The episode opens with a bar conversation between the roommates as Jess calls the guys out for being shallow (Nick claims that “boobs are a direct indicator of personality”) and general conversation about individual attractiveness, mostly thanks to Winston who apparently rates them, and himself, all the time. This directly leads to Jess seeking solace from the guys at a nearby booth where she meets Matt (Hunger Games‘ Alan Ritchson) and is instantly attracted to him. And then, in a weirdly upfront admission to a stranger, Matt reveals that he has a micropenis — that is, a penis that is “unusually small, technically micro.” To which Jess hilariously replies “My eyes are bigger than my stomach.”

Back at the loft, the roommates make a bet that Jess won’t date Matt for an entire month. If she wins, they donate money to the women’s charity of her choice and if the guys win, she has to buy them a subscription to the porn site “Ass Chat.” This sets up the low stakes, main conflict of the episode but what follows is fairly predictable. During the first date, Jess realizes quickly that she has no interest in Matt — not because he has a micropenis but because he’s a huge douchebag. Matt is a street artist with bad tattoos, who abbreviates “scotch on the rocks” to “scoro” and who tipped a waiter with a sketch of a hip-hop mouse.

New Girl is ace when it comes to these ultra-specific character descriptions, easily painting a full-fledged mental image with a few words or, on the opposite spectrum, summing up a character’s looks with the most perfect description (such as later in the episode when Coach refers to Nick as a “Depression-era garbageman”). The douchey qualities to Matt are so specific, so unique only to him which is admirable when New Girl can just as easily cop out and turn him into a generic jerk (which, to be fair, they sort of do toward the end). Nick doesn’t let Jess weasel out of the bet so she just gives in and concedes.

But Jess being Jess can’t just leave it alone. She’s too worried that she’s being shallow and thinks she needs to give Matt a second chance, but when she goes to his apartment, she discovers that he already has a girlfriend. He’s a scumbag, after all! New Girl has been going for the really easy endings this season, huh? Still, it definitely remarks on Jess’ occasionally clueless personality, the way that she continues to insist that she’s better than the rest of the guys — especially Nick — even when there’s already evidence that she’s just the same. And that’s not a bad thing! Everyone is shallow, Jess included, but she’s at least trying not to be and should take comfort in that. Mostly, though, “Micro” helps to build on repairing the Nick/Jess friendship after their break-up. They aren’t enemies, not in the least, but it’s clear that they are still on some rocky ground. This return to their competitiveness, their banter, their need to battle and prove each other wrong (and also their undeniable chemistry, both as friends and boyfriend/girlfriend) was just lovely.

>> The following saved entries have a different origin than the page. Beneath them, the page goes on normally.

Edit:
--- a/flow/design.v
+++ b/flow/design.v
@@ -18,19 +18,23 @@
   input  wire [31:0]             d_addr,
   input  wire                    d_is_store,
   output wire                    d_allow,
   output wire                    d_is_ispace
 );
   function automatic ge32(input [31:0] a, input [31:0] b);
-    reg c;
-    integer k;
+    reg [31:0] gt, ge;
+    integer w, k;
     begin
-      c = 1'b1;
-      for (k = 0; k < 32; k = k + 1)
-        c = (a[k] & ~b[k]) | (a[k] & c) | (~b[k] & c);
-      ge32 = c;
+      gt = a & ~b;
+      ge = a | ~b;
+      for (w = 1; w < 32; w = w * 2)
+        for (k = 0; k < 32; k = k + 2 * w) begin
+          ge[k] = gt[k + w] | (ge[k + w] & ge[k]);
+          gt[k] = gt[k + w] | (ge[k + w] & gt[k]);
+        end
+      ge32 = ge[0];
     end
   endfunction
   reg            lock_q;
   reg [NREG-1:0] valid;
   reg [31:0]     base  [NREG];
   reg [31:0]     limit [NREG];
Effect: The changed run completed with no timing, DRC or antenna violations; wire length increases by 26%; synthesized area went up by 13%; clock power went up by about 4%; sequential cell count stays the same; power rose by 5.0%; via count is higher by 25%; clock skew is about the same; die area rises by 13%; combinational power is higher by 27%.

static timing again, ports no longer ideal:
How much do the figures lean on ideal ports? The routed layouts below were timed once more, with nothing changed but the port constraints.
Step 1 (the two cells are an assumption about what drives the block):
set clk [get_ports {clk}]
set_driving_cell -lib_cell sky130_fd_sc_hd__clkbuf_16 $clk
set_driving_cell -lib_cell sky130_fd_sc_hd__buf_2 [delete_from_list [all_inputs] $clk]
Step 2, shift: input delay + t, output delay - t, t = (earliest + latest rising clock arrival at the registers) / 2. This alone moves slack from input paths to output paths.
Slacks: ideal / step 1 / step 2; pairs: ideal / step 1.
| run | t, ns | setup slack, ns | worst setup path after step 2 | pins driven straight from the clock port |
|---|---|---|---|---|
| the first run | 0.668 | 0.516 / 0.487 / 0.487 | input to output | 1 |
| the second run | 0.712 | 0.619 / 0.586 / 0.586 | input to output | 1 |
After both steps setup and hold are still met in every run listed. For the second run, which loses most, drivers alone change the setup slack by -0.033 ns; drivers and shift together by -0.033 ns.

Once again, the subplot in the episode goes the sillier route and provides the most laughs. It also provides my new favorite duo: Cece and Winston. In a “classic Cece and Winston mess around” (the callback to this was flawless), they jokingly prey on Schmidt and Coach’s simultaneous egotistic and insecure personalities — that scene when they’re just complimenting each other! — by goading them into taking modeling photos. The photoshoot is unquestionably hilarious but then Cece takes it even further by implying she can get one, only one, of them a modeling contract and they have to compete. This ups the ante, the absurd photos, and the funny dialogue (“My sexy baby is way more believable”) but, in a nice twist, actually ends with Coach conceding to Schmidt because he knows that Schmidt needs it more. Schmidt, despite being the fox that he is today, still has residual body image issues from when he was overweight (and likely always will). Another sweet ending but also, of course, another very funny ending with that Japanese advertisement.